Wenn man zunächst mal einen Vergleich mit unserer Welt anstellt, dann… Dann wird man feststellen, dass es hier keine Magie gibt! Das auch, aber man wird auch eine Institution finden, die magischen Vereinigungen nicht unnähnlich ist: die Kirche. Klingt erstmal schräg, weil ich hätte noch nie von einem Pfarrer gehört, der einen Feuerball durch die Gegend ballert. Der Vergleich hinkt aber weit weniger, als es den Anschein haben mag.

Kirche und Magie?

Die Kirche und magische Institutionen ferner Welten sind einander deshalb ähnlich, weil sich der Stellenwelt, den sie in ihrer jeweiligen Welt haben, nicht besonders voneinander unterscheidet. Sie sind – zumindest in sehr vielen Fällen – die spirituellen Führer ihrer Welt und haben auch einen ziemlichen Einfluss auf die Politik. Dabei können sie die Menschen – oder was auch immer – ziemlich gut unter ihrer Kontrolle halten und jegliches fortschrittliche Potential, das sich vielleicht entwickeln mag, im Keim ersticken.

Der alte Knacker schaut ja eigentlich recht nett aus (Bild von Manweri)
Der alte Knacker schaut ja eigentlich recht nett aus (Bild von Manweri)

Wenn ich auf unsere eigene Welt verweisen darf: Bei uns hat es bis zur Aufklärung gedauert – also bis zu dem Zeitpunkt, als wir uns wenigstens ein wenig von der Kirche emanzipiert hatten – bis die ersten wirklichen Entwicklungen Einzug hielten – zumindest in Europa.

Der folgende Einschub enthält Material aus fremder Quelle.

## src/verilog/vec_config.svh

```systemverilog
// Vector accelerator configuration
// Lane count, element width, register count and vector length limits

`ifndef VEC_CONFIG_SVH
`define VEC_CONFIG_SVH

////////////////////////////////////////////////////////////////////////////
// Lane geometry
////////////////////////////////////////////////////////////////////////////

// Number of parallel lanes
// At least one lane, a power of two, and no larger than VEC_VLMAX
`define VEC_NR_LANES 4

// Element width in bits
`define VEC_ELEN 32

////////////////////////////////////////////////////////////////////////////
// Register file
////////////////////////////////////////////////////////////////////////////

// Architectural vector registers
`define VEC_NR_VREGS 8

// Maximum vector length in elements
// Must be a multiple of VEC_NR_LANES
`define VEC_VLMAX 16

// Rows held by each lane
// Element i sits at row i / VEC_NR_LANES
`define VEC_ROWS (`VEC_VLMAX / `VEC_NR_LANES)

`endif
```

## src/verilog/vec_isa_pkg.sv

```systemverilog
// Vector accelerator instruction-level types
// Shared by the host port, the dispatcher and the sequencer

`include "vec_config.svh"

package vec_isa_pkg;

  // Supported instructions
  typedef enum logic [2:0] {
    VSETVL   = 3'd0,
    VMV_V_X  = 3'd1,
    VADD_VV  = 3'd2,
    VADD_VX  = 3'd3,
    VAND_VV  = 3'd4,
    VCPOP    = 3'd5,
    VEXT_X_V = 3'd6
  } vec_op_e;

  typedef logic [`VEC_ELEN-1:0]               elem_t;
  typedef logic [$clog2(`VEC_NR_VREGS)-1:0]   vreg_t;
  // Holds 0 up to and including VLMAX
  typedef logic [$clog2(`VEC_VLMAX + 1)-1:0]  vlen_t;

  // Request from the host
  typedef struct packed {
    vec_op_e op;
    vreg_t   vd;
    vreg_t   vs1;
    vreg_t   vs2;
    elem_t   scalar;
  } acc_req_t;

  typedef struct packed {
    elem_t result;
  } acc_resp_t;

  // Host request with the current vector length attached
  typedef struct packed {
    vec_op_e op;
    vreg_t   vd;
    vreg_t   vs1;
    vreg_t   vs2;
    elem_t   scalar;
    vlen_t   vl;
  } ara_req_t;

endpackage

```

## src/verilog/vec_lane_pkg.sv

```systemverilog
// Vector accelerator lane-side types
// Traffic between the sequencer, the lanes and the mask unit

`include "vec_config.svh"

package vec_lane_pkg;

  import vec_isa_pkg::*;

  // Row index inside one lane
  typedef logic [$clog2(`VEC_ROWS)-1:0] row_t;

  // Broadcast request from the sequencer
  typedef struct packed {
    vec_op_e op;
    vreg_t   vd;
    vreg_t   vs1;
    vreg_t   vs2;
    elem_t   scalar;
    vlen_t   vl;
  } pe_req_t;

  // One element sent from a lane to the mask unit
  // The lane index is implied by the port it arrives on
  typedef struct packed {
    elem_t elem;
    row_t  row;
  } mask_opnd_t;

endpackage

```

## src/verilog/vec_lane.sv

```systemverilog
// Vector lane
// Register file slice, element ALU and operand output towards the mask unit

`timescale 1ns/1ps
`include "vec_config.svh"

module vec_lane import vec_isa_pkg::*, vec_lane_pkg::*; #(
  parameter int unsigned LANE_ID = 0
) (
  input  logic       clk_i,
  input  logic       rst_i,
  // Sequencer
  input  pe_req_t    pe_req_i,
  input  logic       pe_req_valid_i,
  output logic       lane_done_o,
  // Mask unit
  output mask_opnd_t mask_opnd_o,
  output logic       mask_opnd_valid_o
);

  localparam int unsigned ROW_CNT_W = $clog2(`VEC_ROWS + 1);
  localparam int unsigned SPAN_W    = $bits(vlen_t) + 1;

  typedef logic [ROW_CNT_W-1:0] row_cnt_t;

  // Element i of each register lives here at row i / lanes
  elem_t vrf_q [`VEC_NR_VREGS][`VEC_ROWS];

  pe_req_t             req_q;
  logic                active_q;
  row_t                row_q;
  row_cnt_t            nrows_q;
  logic [SPAN_W-1:0]   row_span;
  row_cnt_t            nrows_d;
  logic                last_row;
  logic                is_mask_op;
  elem_t               opnd_a;
  elem_t               opnd_b;
  elem_t               alu_res;
  logic                wr_en_q;
  logic                opnd_valid_q;
  logic                done_q;
  row_t                wr_row_q;
  elem_t               wr_data_q;

  // Rows in this lane are ceil((vl - LANE_ID) / lanes)
  // None when vl <= LANE_ID
  assign row_span = {1'b0, pe_req_i.vl} + SPAN_W'(`VEC_NR_LANES - 1 - LANE_ID);
  assign nrows_d  = row_cnt_t'(row_span / `VEC_NR_LANES);

  assign last_row   = ((row_cnt_t'(row_q) + row_cnt_t'(1)) == nrows_q);
  assign is_mask_op = req_q.op inside {VCPOP, VEXT_X_V};

  ////////////////////////////////////////////////////////////////////////////
  // Read and execute stage
  ////////////////////////////////////////////////////////////////////////////

  assign opnd_a = vrf_q[req_q.vs1][row_q];
  assign opnd_b = vrf_q[req_q.vs2][row_q];

  always_comb begin
    case (req_q.op)
      VMV_V_X: alu_res = req_q.scalar;
      VADD_VV: alu_res = opnd_a + opnd_b;
      VADD_VX: alu_res = opnd_b + req_q.scalar;
      VAND_VV: alu_res = opnd_a & opnd_b;
      // Mask unit operations pass vs2 through
      default: alu_res = opnd_b;
    endcase
  end

  always_ff @(posedge clk_i) begin
    if (rst_i) begin
      active_q     <= 1'b0;
      row_q        <= '0;
      nrows_q      <= '0;
      wr_en_q      <= 1'b0;
      opnd_valid_q <= 1'b0;
      done_q       <= 1'b0;
    end else begin
      wr_en_q      <= active_q & ~is_mask_op;
      opnd_valid_q <= active_q & is_mask_op;
      // Done with the last row, or right away when the lane holds no element
      done_q       <= (pe_req_valid_i && nrows_d == '0) || (active_q && last_row);
      if (pe_req_valid_i) begin
        active_q <= (nrows_d != '0);
        row_q    <= '0;
        nrows_q  <= nrows_d;
      end else if (active_q) begin
        active_q <= ~last_row;
        row_q    <= row_q + row_t'(1);
      end
    end
  end

  ////////////////////////////////////////////////////////////////////////////
  // Write-back stage
  ////////////////////////////////////////////////////////////////////////////

  always_ff @(posedge clk_i) begin
    if (pe_req_valid_i) begin
      req_q <= pe_req_i;
    end
    wr_row_q  <= row_q;
    wr_data_q <= alu_res;
    if (wr_en_q) begin
      vrf_q[req_q.vd][wr_row_q] <= wr_data_q;
    end
  end

  assign lane_done_o       = done_q;
  assign mask_opnd_o       = '{elem: wr_data_q, row: wr_row_q};
  assign mask_opnd_valid_o = opnd_valid_q;

endmodule

```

Dann ging zwar tatsächlich alles recht fix, aber trotzdem: Wir mussten uns erst von der römischen Kontrolle befreien, bis was weiterging.

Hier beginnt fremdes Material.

==> config.mk <==
export PLATFORM = sky130hd
export DESIGN_NAME = lsu_load_extract
export DESIGN_NICKNAME = d
export VERILOG_FILES = /design/src/lsu_pkg.sv /design/src/dcache_pkg.sv /design/src/lsu_load_extract.sv
export SDC_FILE = /design/constraint.sdc
export NUM_CORES = 1
export LEC_CHECK = 0
export ABC_AREA = 1
export BUFFER_PORTS_ARGS = -buffer_cell sky130_fd_sc_hd__buf_2
export CORE_MARGIN = 2
export CORE_UTILIZATION = 44
export DETAILED_ROUTE_END_ITERATION = 6
export PLACE_DENSITY_LB_ADDON = 0.12
export SETUP_SLACK_MARGIN = 0.3
export SLEW_MARGIN = 20
export SYNTH_ARGS = -nofsm -noshare
export SYNTH_HDL_FRONTEND = slang
export SYNTH_SLANG_ARGS = --single-unit
export TNS_END_PERCENT = 100
==> constraint.sdc <==
create_clock -name clk -period 2.6 [get_ports clk]
set_input_delay 0.13 -clock clk [delete_from_list [all_inputs] [get_ports clk]]
set_output_delay 0.13 -clock clk [all_outputs]
set_load 0.01 [all_outputs]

In fernen Welten haben magische Institutionen diese Kontrolle über die Leute. Natürlich nur in jenen, in denen Magier gleichzeitig auch die spirituelle Führung haben. Es gibt auch genügend Welten, in denen anderes der Fall und es sowohl Magier als auch Priester gibt. Selbst, wenn Magier aber nicht durch spirituelle Macht über die Bewohner so etwas wie Fortschritt blockieren können, haben sie noch andere Möglichkeiten dazu.

Magie und Fortschritt?

Tatsächlich werden es in den meisten Welten in erster Linie nicht die Magier selbst sein, die Fortschritt blockieren, sondern ihre Fähigkeiten. Das ist dabei nur eine logische Konsequenz. Warum sollte ich Unmengen an Arbeit und Gedanken in die Entwicklung von fortschrittlicher Technologie stecken, wenn es doch Magier gibt, die all das eh schon können.

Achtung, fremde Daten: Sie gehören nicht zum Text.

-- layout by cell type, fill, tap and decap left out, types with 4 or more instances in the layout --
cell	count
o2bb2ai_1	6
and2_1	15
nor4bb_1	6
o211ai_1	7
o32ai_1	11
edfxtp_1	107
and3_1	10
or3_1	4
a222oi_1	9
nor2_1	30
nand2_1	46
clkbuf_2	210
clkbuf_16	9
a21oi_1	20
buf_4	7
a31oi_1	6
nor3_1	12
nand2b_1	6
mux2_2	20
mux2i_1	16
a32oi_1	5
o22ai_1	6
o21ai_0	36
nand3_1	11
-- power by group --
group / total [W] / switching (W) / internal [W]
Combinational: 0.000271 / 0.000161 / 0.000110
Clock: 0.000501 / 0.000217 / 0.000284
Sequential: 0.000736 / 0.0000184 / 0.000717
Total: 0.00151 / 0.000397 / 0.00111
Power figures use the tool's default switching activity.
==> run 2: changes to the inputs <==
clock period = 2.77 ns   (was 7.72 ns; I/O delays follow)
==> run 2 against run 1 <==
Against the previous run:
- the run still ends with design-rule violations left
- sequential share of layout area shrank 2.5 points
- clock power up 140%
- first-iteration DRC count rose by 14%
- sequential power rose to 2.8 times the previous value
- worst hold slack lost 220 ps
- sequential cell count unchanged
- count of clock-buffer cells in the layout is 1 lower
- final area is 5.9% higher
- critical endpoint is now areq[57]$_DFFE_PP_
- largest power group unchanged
$ cat src/lsu_pkg.sv
`default_nettype none

package lsu_pkg;

    localparam int ADDR_WIDTH = 32;
    localparam int DATA_WIDTH = 64;
    localparam int LANE_BYTES = DATA_WIDTH / 8;
    localparam int LANE_BITS  = $clog2(LANE_BYTES);  // byte offset inside a dword

    // encoding is log2 of the byte count
    typedef enum logic [1:0] {
        LEN_BYTE  = 2'd0,
        LEN_HALF  = 2'd1,
        LEN_WORD  = 2'd2,
        LEN_DWORD = 2'd3
    } access_len_e;

    typedef logic [DATA_WIDTH-1:0] data_t;

    typedef struct packed {
        logic                  rd_en;
        logic                  wr_en;
        logic [ADDR_WIDTH-1:0] addr;
        access_len_e           len;
        data_t                 wdata;
    } lsu_req_t;

    typedef struct packed {
        logic                            is_store;
        logic [ADDR_WIDTH-LANE_BITS-1:0] line_addr;  // tag and index
        logic [LANE_BITS-1:0]            offset;     // already aligned
        access_len_e                     len;
        logic [LANE_BYTES-1:0]           byte_mask;
        data_t                           lane_data;  // store data in its lanes
    } aligned_req_t;

    // bytes touched by an access that starts at lane 0
    function automatic logic [LANE_BYTES-1:0] len_byte_mask(access_len_e len);
        case (len)
            LEN_BYTE: return 8'h01;
            LEN_HALF: return 8'h03;
            LEN_WORD: return 8'h0f;
            default:  return 8'hff;
        endcase
    endfunction

endpackage

`default_nettype wire

$ cat src/dcache_pkg.sv
`default_nettype none

package dcache_pkg;

    ////////////////////
    // geometry
    ////////////////////
    localparam int LINE_WIDTH  = lsu_pkg::DATA_WIDTH;  // one dword per line
    localparam int LINE_BYTES  = LINE_WIDTH / 8;
    localparam int OFFSET_BITS = $clog2(LINE_BYTES);
    localparam int INDEX_BITS  = 6;
    localparam int SETS        = 1 << INDEX_BITS;
    localparam int TAG_BITS    = lsu_pkg::ADDR_WIDTH - INDEX_BITS - OFFSET_BITS;

    typedef logic [LINE_WIDTH-1:0]          line_t;
    typedef logic [TAG_BITS-1:0]            tag_t;
    typedef logic [INDEX_BITS-1:0]          index_t;
    typedef logic [TAG_BITS+INDEX_BITS-1:0] line_addr_t;

    ////////////////////
    // controller
    ////////////////////
    typedef enum logic [1:0] {
        ST_IDLE = 2'd0,  // lookup
        ST_WTBK = 2'd1,  // dirty victim to memory
        ST_MISS = 2'd2,  // refill read
        ST_DONE = 2'd3   // lookup after fill
    } miss_state_e;

    typedef struct packed {
        logic                           rd_en;
        logic                           wr_en;
        logic [lsu_pkg::ADDR_WIDTH-1:0] addr;   // byte address of the line
        line_t                          wdata;
    } mem_req_t;

    function automatic logic [lsu_pkg::ADDR_WIDTH-1:0] line_base_addr(line_addr_t line_addr);
        return {line_addr, {OFFSET_BITS{1'b0}}};
    endfunction

endpackage

`default_nettype wire

$ cat src/dcache_miss_ctrl.sv
`timescale 1ns/1ps
`default_nettype none

module dcache_miss_ctrl (
    input  logic                   clk,
    input  logic                   reset,
    input  lsu_pkg::aligned_req_t  areq,
    input  logic                   req_valid,
    input  logic                   hit,
    input  logic                   victim_dirty,
    input  dcache_pkg::line_addr_t victim_line_addr,
    input  dcache_pkg::line_t      line_data,
    input  logic                   mem_wr_ready,
    input  logic                   mem_rd_valid,
    output dcache_pkg::mem_req_t   mem_req,
    output logic                   store_we,
    output logic                   fill_we,
    output logic                   fill_dirty,
    output logic                   load_rsp,
    output logic                   complete
);

    dcache_pkg::miss_state_e state;
    dcache_pkg::miss_state_e state_next;
    logic                    lookup;

    // a hit counts in idle and right after a fill
    assign lookup = req_valid && hit &&
                    ((state == dcache_pkg::ST_IDLE) || (state == dcache_pkg::ST_DONE));

    assign complete   = lookup;
    assign store_we   = lookup && areq.is_store;
    assign load_rsp   = lookup && !areq.is_store;
    assign fill_we    = (state == dcache_pkg::ST_MISS) && mem_rd_valid;
    assign fill_dirty = areq.is_store;

    ////////////////////
    // state machine
    ////////////////////
    always_comb begin
        state_next = state;
        case (state)
            dcache_pkg::ST_IDLE: begin
                if (req_valid && !hit) begin
                    state_next = victim_dirty ? dcache_pkg::ST_WTBK : dcache_pkg::ST_MISS;
                end
            end
            dcache_pkg::ST_WTBK: begin
                if (mem_wr_ready) begin
                    state_next = dcache_pkg::ST_MISS;
                end
            end
            dcache_pkg::ST_MISS: begin
                if (mem_rd_valid) begin
                    state_next = dcache_pkg::ST_DONE;
                end
            end
            default: begin
                state_next = dcache_pkg::ST_IDLE;  // idle retries if still no hit
            end
        endcase
    end

    always_ff @(posedge clk) begin
        if (reset) begin
            state <= dcache_pkg::ST_IDLE;
        end else begin
            state <= state_next;
        end
    end

    ////////////////////
    // memory port
    ////////////////////
    // enables held for the whole state, dropped after the handshake pulse
    always_comb begin
        mem_req.rd_en = (state == dcache_pkg::ST_MISS);
        mem_req.wr_en = (state == dcache_pkg::ST_WTBK);
        if (state == dcache_pkg::ST_WTBK) begin
            mem_req.addr = dcache_pkg::line_base_addr(victim_line_addr);
        end else begin
            mem_req.addr = dcache_pkg::line_base_addr(areq.line_addr);
        end
        mem_req.wdata = line_data;  // victim line, set untouched during write-back
    end

endmodule

`default_nettype wire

Der eher weniger... (Bild von Fetsch)
Der eher weniger… (Bild von Fetsch)

Hinzu kommt noch die Tatsache, dass Magier – wie in unserer Welt die Kirche – meist den größten Wissensstand ihrer Welt haben, während einfache Leute nur sehr schwer an Wissen gelangen können. Es muss also zuerst mal etwas passieren, das das Wissen so weit umverteilt, damit es in die Hände der einfachen Leute gerät. Die Magier werden schließlich keine Technologien entwickeln, die ihren Rang in der Welt untergraben könnten.

Bei diesen beiden Punkten gehe ich übrigens davon aus, dass Magier einen Haufen Macht haben, den sie auch nicht hergeben wollen, also dass eine große Organisation hinter den Magiern der Welt steht. Wenn Wissen über Magie – ein wenig Sith-like – nur von Meister zu Schüler weitergegeben wird, schaut die Sache natürlich schon wieder ganz anders aus.

Fortschritt und Freiheit?

Je bessere Möglichkeiten das einfache Volk hat um sich potentiell gegen Magier zu wehren, desto geringer wird vermutlich auch der Stellenwert werden, den die Magier inne haben. Natürlich auch abhängig davon, was die Kräfte von Magiern bewirken können und was nicht. Wenn ein magisch Begabter eine Kanonenkugel im Flug aufhalten und schneller ein Gebäude errichten kann als Menschen mit Kränen, dann wird er sich sicher wengier vor Fortschritt fürchten als im anderen Fall.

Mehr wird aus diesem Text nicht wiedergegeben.